## Task directions
Quote exactly the lines spanning from the top of the data below to the line that contains "set_clock_uncertainty 0.1 [all_clocks]", including both.

Dataset entries:
File: config.mk
export PLATFORM = sky130hd
export DESIGN_NAME = qmem_arbiter
export DESIGN_NICKNAME = d
export VERILOG_FILES = /design/src/rtl/qmem_arbiter.sv
export SDC_FILE = /design/constraint.sdc
export NUM_CORES = 1
export LEC_CHECK = 0
export ABC_AREA = 1
export BUFFER_PORTS_ARGS = -buffer_cell sky130_fd_sc_hd__buf_2
export CAP_MARGIN = 20
export CORE_AREA = 10 10 113 115
export CTS_CLUSTER_SIZE = 14
export DETAILED_ROUTE_END_ITERATION = 8
export DIE_AREA = 0 0 123 125
export GPL_TIMING_DRIVEN = 1
export HOLD_SLACK_MARGIN = 0.06
export PLACE_DENSITY = 0.63
export SKIP_LAST_GASP = 1
export SLEW_MARGIN = 20
export SYNTH_ARGS = -nofsm -noshare
export SYNTH_HDL_FRONTEND = slang
export SYNTH_SLANG_ARGS = --single-unit
File: constraint.sdc
create_clock -name clk -period 1.9 [get_ports clk]
set_clock_uncertainty 0.1 [all_clocks]
set_input_delay 0.19 -clock clk [delete_from_list [all_inputs] [get_ports clk]]
set_output_delay 0.19 -clock clk [all_outputs]
set_load 0.02 [all_outputs]
File: config.mk
export PLATFORM = sky130hd
export DESIGN_NAME = rv32_bus_arbiter
export DESIGN_NICKNAME = d
export VERILOG_FILES = /design/src/rtl/rv32_bus_arbiter.sv
export SDC_FILE = /design/constraint.sdc
export NUM_CORES = 1
export LEC_CHECK = 0
export CAP_MARGIN = 10
export CORE_MARGIN = 3
export CORE_UTILIZATION = 39
export DETAILED_ROUTE_END_ITERATION = 6
export HOLD_SLACK_MARGIN = 0.12
export MAX_ROUTING_LAYER = met4
export PLACE_DENSITY = 0.81
export SLEW_MARGIN = 5
export SYNTH_ARGS = -nofsm -noshare
export SYNTH_HDL_FRONTEND = slang
export SYNTH_SLANG_ARGS = --single-unit
File: constraint.sdc
create_clock -name clk -period 1.4 [get_ports clk]
set_input_delay 0.21 -clock clk [delete_from_list [all_inputs] [get_ports clk]]
set_output_delay 0.21 -clock clk [all_outputs]
set_load 0.01 [all_outputs]
## src/rtl/cache_axi_bridge.sv

```systemverilog
// Data-cache to AXI master bridge: line refills and dirty-line write-backs as
// 4x32-bit INCR bursts, single beats for byte/half/word, one read and one write in flight.
module cache_axi_bridge #(
    parameter logic [3:0] RD_ID = 4'd0,
    parameter logic [3:0] WR_ID = 4'd1
) (
    input  logic         clk,
    input  logic         resetn,
    input  logic         rd_req,
    input  logic [2:0]   rd_type,
    input  logic [31:0]  rd_addr,
    output logic         rd_rdy,
    output logic         ret_valid,
    output logic         ret_last,
    output logic [31:0]  ret_data,
    input  logic         wr_req,
    input  logic [2:0]   wr_type,
    input  logic [31:0]  wr_addr,
    input  logic [3:0]   wr_wstrb,
    input  logic [127:0] wr_data,
    output logic         wr_rdy,
    output logic [3:0]   arid,
    output logic [31:0]  araddr,
    output logic [7:0]   arlen,
    output logic [2:0]   arsize,
    output logic [1:0]   arburst,
    output logic         arvalid,
    input  logic         arready,
    input  logic [3:0]   rid,
    input  logic [31:0]  rdata,
    input  logic [1:0]   rresp,
    input  logic         rlast,
    input  logic         rvalid,
    output logic         rready,
    output logic [3:0]   awid,
    output logic [31:0]  awaddr,
    output logic [7:0]   awlen,
    output logic [2:0]   awsize,
    output logic [1:0]   awburst,
    output logic         awvalid,
    input  logic         awready,
    output logic [3:0]   wid,
    output logic [31:0]  wdata,
    output logic [3:0]   wstrb,
    output logic         wlast,
    output logic         wvalid,
    input  logic         wready,
    input  logic [3:0]   bid,
    input  logic [1:0]   bresp,
    input  logic         bvalid,
    output logic         bready
);

    typedef enum logic [1:0] {R_IDLE = 2'd0, R_AR = 2'd1, R_DATA = 2'd2} r_state_e;
    typedef enum logic [1:0] {W_IDLE = 2'd0, W_AW = 2'd1, W_DATA = 2'd2, W_RESP = 2'd3} w_state_e;

    localparam logic [2:0] TYPE_LINE  = 3'b100;
    localparam logic [1:0] BURST_INCR = 2'b01;

    function automatic logic [7:0] axi_len(input logic [2:0] t);
        return (t == TYPE_LINE) ? 8'd3 : 8'd0;
    endfunction

    function automatic logic [2:0] axi_size(input logic [2:0] t);
        return (t == TYPE_LINE) ? 3'd2 : {1'b0, t[1:0]};
    endfunction

    r_state_e       r_state_q, r_state_d;
    logic [31:0]    rd_addr_q, rd_addr_d;
    logic [2:0]     rd_type_q, rd_type_d;

    w_state_e       w_state_q, w_state_d;
    logic [31:0]    wr_addr_q, wr_addr_d;
    logic [2:0]     wr_type_q, wr_type_d;
    logic [127:0]   wr_data_q, wr_data_d;
    logic [3:0]     wr_strb_q, wr_strb_d;
    logic [1:0]     cnt_q, cnt_d;

    logic           raw_block_s;
    logic           wlast_s;
    logic [31:0]    wdata_s;
    logic           unused_s;

    assign unused_s = ^{rid, rresp, bid, bresp};

    // Read-after-write hazard: also compare against a write being accepted this very cycle
    always_comb begin
        if (w_state_q != W_IDLE) begin
            raw_block_s = (rd_addr[31:4] == wr_addr_q[31:4]);
        end else begin
            raw_block_s = wr_req & (rd_addr[31:4] == wr_addr[31:4]);
        end
    end

    assign rd_rdy    = (r_state_q == R_IDLE) & ~raw_block_s;
    assign arid      = RD_ID;
    assign araddr    = rd_addr_q;
    assign arlen     = axi_len(rd_type_q);
    assign arsize    = axi_size(rd_type_q);
    assign arburst   = BURST_INCR;
    assign arvalid   = (r_state_q == R_AR);
    assign rready    = (r_state_q == R_DATA);
    assign ret_valid = (r_state_q == R_DATA) & rvalid;
    assign ret_last  = (r_state_q == R_DATA) & rlast;
    assign ret_data  = rdata;

    // Read FSM next state and request latch
    always_comb begin
        r_state_d = r_state_q;
        rd_addr_d = rd_addr_q;
        rd_type_d = rd_type_q;
        case (r_state_q)
            R_IDLE: begin
                if (rd_req && rd_rdy) begin
                    rd_addr_d = rd_addr;
                    rd_type_d = rd_type;
                    r_state_d = R_AR;
                end else begin
                    r_state_d = R_IDLE;
                end
            end
            R_AR: begin
                if (arready) begin
                    r_state_d = R_DATA;
                end else begin
                    r_state_d = R_AR;
                end
            end
            R_DATA: begin
                if (rvalid && rlast) begin
                    r_state_d = R_IDLE;
                end else begin
                    r_state_d = R_DATA;
                end
            end
            default: r_state_d = R_IDLE;
        endcase
    end

    // Read FSM registers
    always_ff @(posedge clk or negedge resetn) begin
        if (!resetn) begin
            r_state_q <= R_IDLE;
            rd_addr_q <= 32'd0;
            rd_type_q <= 3'd0;
        end else begin
            r_state_q <= r_state_d;
            rd_addr_q <= rd_addr_d;
            rd_type_q <= rd_type_d;
        end
    end

    assign wlast_s = (cnt_q == ((wr_type_q == TYPE_LINE) ? 2'd3 : 2'd0));

    // Select the current write beat from the latched line
    always_comb begin
        case (cnt_q)
            2'd0:    wdata_s = wr_data_q[31:0];
            2'd1:    wdata_s = wr_data_q[63:32];
            2'd2:    wdata_s = wr_data_q[95:64];
            2'd3:    wdata_s = wr_data_q[127:96];
            default: wdata_s = 32'd0;
        endcase
    end

    assign wr_rdy  = (w_state_q == W_IDLE);
    assign awid    = WR_ID;
    assign awaddr  = wr_addr_q;
    assign awlen   = axi_len(wr_type_q);
    assign awsize  = axi_size(wr_type_q);
    assign awburst = BURST_INCR;
    assign awvalid = (w_state_q == W_AW);
    assign wid     = WR_ID;
    assign wdata   = wdata_s;
    assign wstrb   = (wr_type_q == TYPE_LINE) ? 4'hF : wr_strb_q;
    assign wlast   = wlast_s;
    assign wvalid  = (w_state_q == W_DATA);
    assign bready  = (w_state_q == W_RESP);

    // Write FSM next state, request latch and beat counter
    always_comb begin
        w_state_d = w_state_q;
        wr_addr_d = wr_addr_q;
        wr_type_d = wr_type_q;
        wr_data_d = wr_data_q;
        wr_strb_d = wr_strb_q;
        cnt_d     = cnt_q;
        case (w_state_q)
            W_IDLE: begin
                if (wr_req) begin
                    wr_addr_d = wr_addr;
                    wr_type_d = wr_type;
                    wr_data_d = wr_data;
                    wr_strb_d = wr_wstrb;
                    cnt_d     = 2'd0;
                    w_state_d = W_AW;
                end else begin
                    w_state_d = W_IDLE;
                end
            end
            W_AW: begin
                if (awready) begin
                    w_state_d = W_DATA;
                end else begin
                    w_state_d = W_AW;
                end
            end
            W_DATA: begin
                if (wready) begin
                    cnt_d     = cnt_q + 2'd1;
                    w_state_d = wlast_s ? W_RESP : W_DATA;
                end else begin
                    w_state_d = W_DATA;
                end
            end
            W_RESP: begin
                if (bvalid) begin
                    w_state_d = W_IDLE;
                end else begin
                    w_state_d = W_RESP;
                end
            end
            default: w_state_d = W_IDLE;
        endcase
    end

    // Write FSM registers
    always_ff @(posedge clk or negedge resetn) begin
        if (!resetn) begin
            w_state_q <= W_IDLE;
            wr_addr_q <= 32'd0;
            wr_type_q <= 3'd0;
            wr_data_q <= 128'd0;
            wr_strb_q <= 4'd0;
            cnt_q     <= 2'd0;
        end else begin
            w_state_q <= w_state_d;
            wr_addr_q <= wr_addr_d;
            wr_type_q <= wr_type_d;
            wr_data_q <= wr_data_d;
            wr_strb_q <= wr_strb_d;
            cnt_q     <= cnt_d;
        end
    end

endmodule
```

## Finished exercise
File: config.mk
export PLATFORM = sky130hd
export DESIGN_NAME = qmem_arbiter
export DESIGN_NICKNAME = d
export VERILOG_FILES = /design/src/rtl/qmem_arbiter.sv
export SDC_FILE = /design/constraint.sdc
export NUM_CORES = 1
export LEC_CHECK = 0
export ABC_AREA = 1
export BUFFER_PORTS_ARGS = -buffer_cell sky130_fd_sc_hd__buf_2
export CAP_MARGIN = 20
export CORE_AREA = 10 10 113 115
export CTS_CLUSTER_SIZE = 14
export DETAILED_ROUTE_END_ITERATION = 8
export DIE_AREA = 0 0 123 125
export GPL_TIMING_DRIVEN = 1
export HOLD_SLACK_MARGIN = 0.06
export PLACE_DENSITY = 0.63
export SKIP_LAST_GASP = 1
export SLEW_MARGIN = 20
export SYNTH_ARGS = -nofsm -noshare
export SYNTH_HDL_FRONTEND = slang
export SYNTH_SLANG_ARGS = --single-unit
File: constraint.sdc
create_clock -name clk -period 1.9 [get_ports clk]
set_clock_uncertainty 0.1 [all_clocks]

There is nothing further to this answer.